Using the conventional method, anonymizing, file conversion and data structuring of 23 patients took 51.3 minutes vs. 11.3 minutes with our automated technique. Loading of data into viewer hanging protocol for annotation per study with manual technique took on average 71.5 +/- 6.2 seconds vs. 5.2 +/- 2.2 seconds (p<0.0001) with our automated approach. 3D tumor segmentation using Slicer’s GrowCut algorithm took on average 239 +/- 80 seconds per tumor and demonstrated an excellent ICC of 0.953 (p<0.001).

Discussion

We describe a streamlined infrastructure capable of batch annotation using free, open source software. The conventional de-identification, conversion and structuring step was not only 5 times longer than our approach, but was also fully automated ensuring fewer sources of human error. It also entailed running a single line script as oppose to requiring familiarity with two different software program user interfaces. Similarly, for the data loading step over a minute of time was saved per study translating in more time available for annotation. As deep learning typically requires hundreds of training sets, this time saved may translate into hours to days of time saved for professional radiologists. While the GrowCut approach to segmentation is well-described we show here in a body MRI use case a speed comparable to alternate techniques with low inter-segmenter variance. Limitations of this study include a relatively small number of cases and a single application--liver tumor labeling. Future studies should focus on validating this infrastructure using larger datasets in various deep learning applications.

Conclusion

In conclusion, we propose a novel modular and generalizable open source software designed to streamline the process of data anonymization, data structuring, and annotation with increases in efficiency while maintaining high consistency. When used on larger sets of data where small increases in efficiency lead to larger increases in overall production, implementation of our streamlined infrastructure can lead creation of larger libraries of annotated data that are necessary to drive deep learning.

Acknowledgements

No acknowledgement found.

References

Young, S, et al. “Software to Facilitate and Streamline Camera Trap Data Management: A Review.” Ecology and Evolution., U.S. National Library of Medicine, 6 Sept. 2018, www.ncbi.nlm.nih.gov/pubmed/30386588.3.

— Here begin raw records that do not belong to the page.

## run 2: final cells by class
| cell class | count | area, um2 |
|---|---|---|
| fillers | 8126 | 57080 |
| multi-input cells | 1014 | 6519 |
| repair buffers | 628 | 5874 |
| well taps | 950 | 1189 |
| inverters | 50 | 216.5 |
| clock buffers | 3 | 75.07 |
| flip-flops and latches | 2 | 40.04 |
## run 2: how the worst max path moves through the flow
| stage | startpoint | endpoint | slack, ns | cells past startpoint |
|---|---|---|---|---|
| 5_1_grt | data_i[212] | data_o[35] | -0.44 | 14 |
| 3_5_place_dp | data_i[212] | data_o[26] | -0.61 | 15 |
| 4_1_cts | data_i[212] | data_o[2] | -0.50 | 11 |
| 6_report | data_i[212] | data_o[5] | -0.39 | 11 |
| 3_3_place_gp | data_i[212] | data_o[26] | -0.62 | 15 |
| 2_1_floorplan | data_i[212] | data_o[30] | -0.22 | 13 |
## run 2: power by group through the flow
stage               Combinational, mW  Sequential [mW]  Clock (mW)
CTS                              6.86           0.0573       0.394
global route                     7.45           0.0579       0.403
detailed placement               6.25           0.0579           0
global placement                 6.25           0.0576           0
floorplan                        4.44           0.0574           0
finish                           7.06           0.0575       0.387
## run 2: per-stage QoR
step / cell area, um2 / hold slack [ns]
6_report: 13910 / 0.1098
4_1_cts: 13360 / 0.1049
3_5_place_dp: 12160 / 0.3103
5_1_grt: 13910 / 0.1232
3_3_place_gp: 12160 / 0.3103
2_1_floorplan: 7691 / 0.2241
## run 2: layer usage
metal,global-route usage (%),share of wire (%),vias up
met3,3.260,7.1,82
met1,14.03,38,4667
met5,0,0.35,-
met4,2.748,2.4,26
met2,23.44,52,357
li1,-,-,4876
--- config.mk ---
export PLATFORM = sky130hd
export DESIGN_NAME = ex_mem_reg
export DESIGN_NICKNAME = d
export VERILOG_FILES = /design/src/hdl/lsu_pkg.sv /design/src/hdl/ex_mem_reg.sv
export VERILOG_INCLUDE_DIRS = /design/src /design/src/hdl
export SDC_FILE = /design/constraint.sdc
export NUM_CORES = 1
export LEC_CHECK = 0
export BUFFER_PORTS_ARGS = -buffer_cell sky130_fd_sc_hd__buf_2
export CORE_AREA = 10 10 279 281
export CTS_BUF_LIST = sky130_fd_sc_hd__clkbuf_8
export CTS_CLUSTER_DIAMETER = 150
export DETAILED_ROUTE_END_ITERATION = 12
export DIE_AREA = 0 0 289 291
export SYNTH_ARGS = -nofsm -noshare
export SYNTH_HDL_FRONTEND = slang
export SYNTH_SLANG_ARGS = --single-unit
--- constraint.sdc ---
create_clock -name clk -period 24.9 [get_ports clk]
set_input_delay 3.735 -clock clk [delete_from_list [all_inputs] [get_ports clk]]
set_output_delay 3.735 -clock clk [all_outputs]
set_load 0.02 [all_outputs]
--- src/hdl/lsu_settings.svh ---
`ifndef LSU_SETTINGS_SVH
`define LSU_SETTINGS_SVH

// integer data path width.
`define LSU_XLEN 64

// data memory depth as a doubleword index width, 256 doublewords.
`define LSU_DMEM_AW 8

// cycles from req high to ack high, 1 or more.
`define LSU_DMEM_LAT 2

`endif

--- src/hdl/lsu_pkg.sv ---
`include "lsu_settings.svh"

package lsu_pkg;

    typedef logic [`LSU_XLEN-1:0]    xlen_t;
    typedef logic [31:0]             inst_t;
    typedef logic [4:0]              reg_addr_t;
    typedef logic [3:0]              st_wdth_t;
    typedef logic [5:0]              ld_wdth_t;
    typedef logic [7:0]              byte_en_t;
    typedef logic [`LSU_DMEM_AW-1:0] dmem_addr_t;

    // bit positions inside st_wdth_t.
    localparam int ST_B = 0;
    localparam int ST_H = 1;
    localparam int ST_W = 2;
    localparam int ST_D = 3;

    // bit positions inside ld_wdth_t.
    localparam int LD_B  = 0;
    localparam int LD_H  = 1;
    localparam int LD_W  = 2;
    localparam int LD_D  = 3;
    localparam int LD_BU = 4;
    localparam int LD_HU = 5;

    typedef enum logic [1:0] {
        WB_EXU  = 2'd0,
        WB_CSR  = 2'd1,
        WB_LOAD = 2'd2
    } wb_sel_e;

    typedef enum logic [1:0] {
        MS_IDLE    = 2'd0,
        MS_REQ     = 2'd1,
        MS_RELEASE = 2'd2
    } mem_state_e;

    typedef struct packed {
        xlen_t     pc;
        inst_t     inst;
        xlen_t     result;     // alu result, or the address for loads and stores.
        xlen_t     exu_wdata;
        xlen_t     csr_wdata;  // old csr value.
        logic      ram_we;
        xlen_t     ram_wdata;
        st_wdth_t  st_wdth;
        logic      ram_re;
        ld_wdth_t  ld_wdth;
        logic      reg_we;
        reg_addr_t reg_waddr;
        wb_sel_e   wb_sel;
    } ex_mem_t;

    typedef struct packed {
        xlen_t     pc;
        inst_t     inst;
        logic      reg_we;
        reg_addr_t reg_waddr;
        xlen_t     reg_wdata;
    } mem_wb_t;

endpackage

--- src/hdl/ex_mem_reg.sv ---
`timescale 1ns/100ps

module ex_mem_reg (
    input  logic             clk,
    input  logic             rst_n,
    input  logic             valid_i,
    input  lsu_pkg::ex_mem_t data_i,
    input  logic             stall_i,
    output logic             valid_o,
    output lsu_pkg::ex_mem_t data_o
);

    // pc and inst ride along for the commit trace only.
    always_ff @(posedge clk) begin
        if (rst_n) begin
            valid_o        <= 1'b0;
            // a bubble after reset must not touch memory or the register file.
            data_o.ram_we  <= 1'b0;
            data_o.ram_re  <= 1'b0;
            data_o.reg_we  <= 1'b0;
            data_o.st_wdth <= '0;
            data_o.ld_wdth <= '0;
        end else if (!stall_i) begin
            valid_o <= valid_i;
            data_o  <= data_i;
        end
    end

endmodule

==> impl_summary.md, run 1 <==
Floorplan
Once the floorplan was initialized, standard cells occupied 15.6% of the core. The die is 289 microns wide. The height of the die is 291 microns. The core region area is 72300 sq um.

The placement row count is 99. The I/O pin count is 749. The area of the die is 84100 sq um.

GRT
The via count of the first global-routing pass is 8302. The sum of overflow across all layers after global routing is 0. The first global-routing pass estimated 56400 microns of wire. The initial antenna violation count is 14. For this run, the total global-route usage over all layers was measured as 9.12%. Entering global routing, the biggest net connects 80 pins.

Place
The number of port buffers is 748. Once detailed placement completed, the half-perimeter wirelength came to 33800 microns. Routability-driven placement finished with a final weighted congestion of 0.875. The count of placed standard cells including taps is 2114. After detailed placement, the total cell area comes to 16200 sq um.

Yosys
After synthesis, the largest family of logic cells by area is multiplexers. Sequential cells were found to cover 97.9% of the synthesized design area. The number of warnings issued by yosys is 0. The share of the synthesized netlist area taken by xor and xnor gates is 0%. After synthesis, the share of cell area in mux cells is 1.24%. The mapped netlist covers 11300 sq um. The synthesized netlist devotes 0% of its cell area to compound gates. The gate count of the mapped netlist is 405. The number of different library cells used by synthesis comes to 7.

In this run, synthesis produced a sequential element count of 373. The simple-gate share of the synthesized area is 0.499%. When the netlist entered floorplanning its net count stood at 781. The mean area per synthesized cell is 27.9 sq um.

The share of synthesized cell area in full adder, half adder and majority cells is 0%.

Run
The number of maximum-capacitance constraint violations is 0.

Power
Summed over all cells, the static leakage comes to 0.00719 uW. In this run the power density over the cells is 78.0 nW/um^2. IR analysis of the VDD net gives a maximum drop of 0.0570 mV. The overall power consumption is 1350 uW.

Worst setup path
The critical path class is in2reg. The sort of element at the end of the critical path is a register. Walking the worst path, the cells encountered are buf_2 -> nor2_4 -> buf_4 -> buf_4 -> buf_4. The critical path data required time is 25.15 ns. The largest single stage delay on the critical path is 0.86 ns. The number of cells on the worst reg-to-reg path is 2. The worst setup path is launched from an input port. The arrival time of the worst setup path is 6.94 ns. The highest fanout seen on the critical path is 79. The slowest stage of the critical path is the buf_4 cell. The cell that appears most often on the critical path is buf_4.

STA
The worst clock skew is 0 ns. The shortest clock period the worst path allows after layout is 6.70 ns. The final hold violation count is 0. The count of final setup violators is 0.

The worst-case headroom to the max-slew limit is 32.9%. The peak clock frequency supported by timing is 0.149 GHz. The final-report max-slew violation count is 0. After routing, the total negative slack on setup checks comes to 0 ns.

Setup repair after global routing left no endpoint under its margin. The final critical path takes up 26.9% of the cycle. For the pin with the worst max-slew slack, the measured transition is 1.01 ns.

Clocking
TritonCTS built the clock tree. The number of CTS-inserted buffers is 59. The maximum root-to-sink buffer count is 3.

The CTS clock-pin slew for the worst setup and hold paths is 0.06 ns. The total of hold buffers inserted after clock tree synthesis is 0. The maximum level of the CTS H-tree is 2.

The count of buffers added by post-CTS timing repair for setup is 0. The root buffer selected by CTS is clkbuf_8. The post-cts sizing count is 0. The clock sink count is 373. Clock latency on the worst-skew pair, taken at its later pin, is 0.63 ns.

Cells and area
The share of final-layout standard cells stronger than drive strength 1 is 65.7%. Relative to the synthesized area, the layout overhead comes to 53.0%. The finished cells cover 17300 sq um. The finished layout holds 2220 standard cells, fillers aside.

The number of nets in the layout is 1592.

Route
The detail route stage leaves a number of antenna-violating nets equal to 0. The routed design has 41500 microns of wire. Using the TritonRoute via totals, the vias-per-cell ratio works out to 3.30. Dividing the detail-routed wire length by the instance count gives 18.7 microns. The number of DRC violations after detailed routing is 0. The number of DRC markers in iteration 0 is 274. Before antenna repair, the detailed router went through 4 iterations. The routed via count is 7323.

Status
The flow ran to the end, and the final reports show no timing, DRC or antenna violations.

Worst hold path
The worst hold path class is reg2reg. The number of stages on the worst hold path is 2.
## power breakdown
part | internal, uW | total (uW) | leakage (uW) | switching [uW]
clock | 226 | 455 | 0.000609 | 230
combinational | 48.2 | 144 | 0.00310 | 95.8
sequential | 735 | 748 | 0.00348 | 12.2
total | 1010 | 1350 | 0.00719 | 338
## synthesized netlist by cell type
library cell  number  share of area [%]
buf_2              1              0.044
buf_6              1               0.10
buf_12             1               0.18
edfxtp_1         359                 95
nor2_1            15               0.50
mux2i_1           14                1.2
dfxtp_1           14                2.5
## per-layer routing
metal | global-route usage, % | up-vias | share of wire, %
met5 | 0 | - | 0.22
met1 | 8.36 | 3461 | 32
li1 | - | 3264 | -
met2 | 16.4 | 512 | 50
met4 | 2.82 | 14 | 2.1
met3 | 5.59 | 72 | 15
## worst max-delay path, delay by kind of cell
kind / cells / cell delay (ns)
buf+inv: 4 / 2.43
simple gates: 1 / 0.59
## through the flow
step	hold slack (ns)	setup slack, ns	utilization (%)
after floorplan	0.586	5.00	-
after global placement	0.487	17.70	22.5
after detailed placement	0.499	17.51	22.5
after CTS	0.513	18.28	23.9
after global routing	0.527	17.99	23.9
final	0.512	18.20	23.9
## registers in the layout, indices dropped and copies added, names as in the netlist
register / cells
data_o: 372
valid_o: 1
## layout by cell type (no fill, tap or decap)
master      Yosys  layout
buf_2           1     748
buf_4           0       5
clkbuf_8        0      61
clkinv_1        0       8
clkinv_2        0       8
clkinv_4        0       1
clkinvlp_4      0       2
dfxtp_1        14      14
diode_2         0       3
edfxtp_1      359     359
inv_1           0      22
inv_6           0       1
mux2i_1        14      14
nor2_1         15      14
nor2_4          0       1
## cells by family (layout without fill, tap and decap cells)
group / after synthesis / after routing
mux: 14 / 14
simple gates: 15 / 15
flops: 373 / 373
buf+inv: 3 / 856
other cells: 0 / 3
## final timing paths
path                                 start          end  slack [ns]
worst max-delay path               stall_i  data_o[156]       18.20
worst min-delay path            data_o[17]   data_o[17]        0.51
worst max register to register   data_o[9]    data_o[9]       24.23
worst min register to register  data_o[17]   data_o[17]        0.51
## area by class of cell
class,count,area [sq um]
clock inverter,42,185
antenna,3,7.51
fill,7573,55100
timing repair buffer,753,3780
multi-input combinational,29,204
clock buffer,61,840
sequential,373,11100
tap,959,1200
(Power assumes the default switching activity.)
==> run 2, diff against run 1 <==
Settings changed: ABC_AREA from default to 1, CORE_AREA 10 10 279 281 to 10 10 285 287, DIE_AREA 0 0 289 291 to 0 0 295 297.
Clock period 24.9 ns to 5.7 ns, I/O delays scaled along.
==> run 2 against run 1 <==
Compared with the run above: via count increased by 4.6%; clock skew unchanged; combinational power increased to 4.5 times the previous value; cell count increased by 3.4%; critical path depth decreased by 2; clock power increased to 4.7 times the previous value; global-route usage increased by 0.79 points; die area increased by 4.2%; synthesized cell count increased by 11%; register-to-register slack got worse by 19 ns; largest cell class unchanged.
==> impl_summary.md, run 2 <==
Power
The maximum vdd ir drop is 0.192 mV (+240%). The combinational group share of total power is 10.7% (about the same). The sequential share of power was 53.7% (-1.8 points).

The power spent charging and discharging nets came to 1560 uW (+360%). The leakage power total is 0.00735 uW (+2.2%). The clock share of power is 35.5% (+1.7 points).

The switching fraction of total power was 25.6% (+0.57 points). The overall power consumption was 6090 uW (+350%). The internal power is 4530 uW (+350%). The total power per unit cell area came to 347 nW/um^2 (+340%).

Worst setup path
The highest fanout seen on the critical path is 124 (+57%). The number of cells traversed by the worst register-to-register path is 4 (+2). The worst register-to-register path begins at data_o[14].

The arrival time of the worst setup path is 2.50 ns (-4.44 ns). The critical path data required time is 5.96 ns (-19.19 ns). The instance count on the critical path was 3 (-2). STA classifies the critical path startpoint as an input port.

The worst-case register-to-register setup slack came to 5.06 ns (-19.17 ns). The signal on the critical path passes through buf_2 -> nor2_4 -> buf_12. Among all stages on the critical path, the largest delay is contributed by nor2_4. The sort of element at the end of the critical path is a register. The largest delay contributor family on the critical path is buffers and inverters. The end of the critical path is data_o[150]. The critical path startpoint is stall_i. The buffers plus inverters on the worst setup path came to 2 (-2). The largest incremental delay on the critical path is 0.67 ns (-0.19 ns). The endpoint identified for the worst register-to-register timing path is data_o[14]. The critical path in this run is classified as in2reg.

Floorplan
The height of the die is 297 microns (+2.1%). The area of the die came to 87600 sq um (+4.2%). The I/O pin count is 749 (unchanged). The placement row count is 101 (+2.0%). The core region area was 75400 sq um (+4.3%). The width of the chip is 295 microns (+2.1%). The initial cell density of the core was 15.1% (-0.55 points).

GRT
The sum of overflow across all layers after global routing is 0 (unchanged). The via count of the first global-routing pass came to 8493 (+2.3%). The first-pass GRT wire length is 62900 microns (+12%). The maximum number of pins on one net before global-route repair is 125 (+56%).

The initial antenna violation count was 15 (+1). The combined global-route utilization of all metal layers is 9.91% (+0.79 points).

STA
The final hold violation count is 0 (unchanged). The share of the cycle needed by the critical path after routing is 39.4%. The worst-case headroom to the max-slew limit is 47.1% (+14 points). The worst-case hold slack was 0.369 ns (-0.143 ns).

Setup repair after global routing left no endpoint under its margin. The slew at the pin closest to its max-slew limit is 0.792 ns (-0.215 ns). For this run, the top clock speed supported by timing is 0.446 GHz. The worst clock skew is 0 ns (unchanged).

The count of final setup violators is 0 (unchanged). The final-report max-slew violation count is 0 (unchanged). The final total negative setup slack is 0 ns (unchanged). The shortest clock period the worst path allows after layout is 2.24 ns.

Cells and area
The synthesis-to-finish area growth is 54.6%. The final cell area excluding filler cells is 17600 sq um (+1.7%). Leaving out fill and tap cells, the most frequent cell in the layout is buf_2. The fill cell instance count of the final layout came to 7883 (+4.1%). In the final layout, the registers with the most flip-flops are data_o x372, valid_o x1. The share of final-layout standard cells stronger than drive strength 1 was 63.8% (-2.0 points). The largest register by flop count is data_o.

The flip-flop count of the largest register, all copies and words added came to 372 (unchanged). The number of nets in the layout is 1644 (+3.3%). In the layout the commonest cells are buf_2 (748), edfxtp_1 (359), clkbuf_8 (65).

Yosys
By count the netlist is led by edfxtp_1 (359), nor2_1 (29), nand2_1 (28), inv_1 (15), dfxtp_1 (14). The mean area per synthesized cell came to 25.3 sq um (-9.2%). The area share of the largest cell type after synthesis came to 94.9% (-0.58 points). The number of enable-type register cells in the synthesized netlist came to 359 (unchanged). The net count after synthesis was 825 (+5.6%). The cell area after technology mapping came to 11400 sq um (+0.61%). The gate count of the mapped netlist is 449 (+11%).

The count of cell types in the netlist is 8 (+1). The register area share after synthesis came to 97.3% (-0.59 points). The number of synthesized register bits is 373 (unchanged).

The number of warnings issued by yosys is 0 (unchanged). The fraction of registers with async set or reset after synthesis was 0% (unchanged). In the post-synthesis netlist, the biggest area contributors are edfxtp_1 (95%), dfxtp_1 (2.5%), nor2_1 (0.96%). The top flip-flop cell by instance count after synthesis is edfxtp_1. The library cell occupying the most area in the post-synthesis netlist is edfxtp_1. By instance count, the leading cell after synthesis is edfxtp_1.

Worst hold path
The worst hold path class is in2reg.

Place
The post-DP HPWL is 38300 microns (+14%). The instance area at placement is 16400 sq um (+1.2%). The placer's final routability congestion estimate is 0.906 (+3.5%). The number of port buffers is 748 (unchanged).

Route
The average vias per placed instance is 3.34 (+1.2%). The number of DRC markers in iteration 0 came to 434 (+58%). The detailed-routing iteration count for the pre-antenna-repair pass is 4 (unchanged). The routed via count came to 7663 (+4.6%). The post-route antenna net violation count is 0 (unchanged).

The final routed wire length divided by cell count came to 20.3 microns (+8.5%). The number of DRC violations after detailed routing came to 0 (unchanged). The total wire length came to 46600 microns (+12%).

Clocking
The CTS clock-pin slew for the worst setup and hold paths came to 0.06 ns (about the same). The clock insertion delay at the later pin of the skew report is 0.64 ns (about the same). The total of hold buffers inserted after clock tree synthesis came to 0 (unchanged). The root buffer selected by CTS is clkbuf_8.

The maximum root-to-sink buffer count is 3 (unchanged). TritonCTS built the clock tree. The post-cts sizing count came to 0 (unchanged). The number of CTS-inserted buffers came to 61 (+3.4%). The maximum level of the CTS H-tree is 2 (unchanged). The clock sink count is 373 (unchanged). The count of buffers added by post-CTS timing repair for setup is 0 (unchanged).

Run
The number of maximum-capacitance constraint violations is 0 (unchanged).

Status
The flow ran to the end, and the final reports show no timing, DRC or antenna violations.
==> run 2: cells by family (layout without fill, tap and decap cells) <==
logic type,count (synthesis),after routing,synth area share [%]
other,0,4,0
DFF,373,373,97.3
and+or+nand+nor,57,57,1.88
buffers and inverters,19,884,0.771
==> run 2: power groups by stage <==
stage               Sequential, uW  Combinational [uW]  Clock (uW)
floorplan                     3570                52.5           0
global placement              3330                 662           0
detailed placement            3330                 671           0
CTS                           3270                 671        2280
global route                  3290                 698        2390
finish                        3270                 654        2160
==> run 2: area by class of cell <==
class	count	area, sq um	area share (%)
well taps	978	1220	6.97
inverters	15	56.3	0.321
clock buffers	65	895	5.09
multi-input cells	57	221	1.26
diodes	4	10.0	0.0570
clock inverters	44	228	1.30
flip-flops and latches	373	11100	63.0
repair buffers	760	3870	22.0
==> run 2: worst min-delay path by stage <==
stage	start	end	slack [ns]	depth (start not counted)
2_1_floorplan	data_o[10]	data_o[10]	0.58	4
3_3_place_gp	data_o[15]	data_o[15]	0.50	4
3_5_place_dp	data_o[15]	data_o[15]	0.51	4
4_1_cts	data_i[285]	data_o[285]	0.27	1
5_1_grt	data_i[26]	data_o[26]	0.30	1
6_report	data_i[331]	data_o[331]	0.37	1
==> run 2: per-stage QoR <==
stage | setup WS, ns | util, % | instances
after floorplan | -1.11 | - | 449
after global placement | 2.83 | 21.8 | 2183
after detailed placement | 2.77 | 21.8 | 2183
after CTS | 3.43 | 23.3 | 2292
after global routing | 3.36 | 23.3 | 2294
final | 3.46 | 23.3 | 2296
==> run 2: routing by layer <==
metal	up-vias	GRT usage, %	wire length, microns
li1	3387	-	-
met1	3632	10.7	17000
met2	540	16.5	22000
met3	90	5.13	6290
met4	14	3.28	1250
met5	-	0	86
==> run 3, diff against run 2 <==
Settings changed: CORE_AREA 10 10 285 287 to 10 10 280 282, DIE_AREA 0 0 295 297 to 0 0 290 292.
Clock period 5.7 ns to 2.3 ns, I/O delays scaled along.
==> run 3 against run 2 <==
Compared with the run above: sequential power increased by 150%; non-clock buffer count increased by 387; cell count is 16% higher; clock skew unchanged; first-iteration DRC count up 5.3%; flip-flop and latch count is the same; via count is 20% higher; highest routed layer unchanged.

Gorgolewski K, Burns CD, Madison C, Clark D, Halchenko YO, Waskom ML, Ghosh SS. (2011). Nipype: a flexible, lightweight and extensible neuroimaging data processing framework in Python. Front. Neuroimform. 5:13

Fedorov, Andriy, et al. “3D Slicer as an Image Computing Platform for the Quantitative Imaging Network.” Magnetic Resonance Imaging, vol. 30, no. 9, 2012, pp. 1323–1341., doi:10.1016/j.mri.2012.05.001.6.

Vezhnevets, V. & Konouchine, V. GrowCut: Interactive multi-label ND image segmentation by cellular automata. in proc. of Graphicon 1, 150–156 (Citeseer, 2005).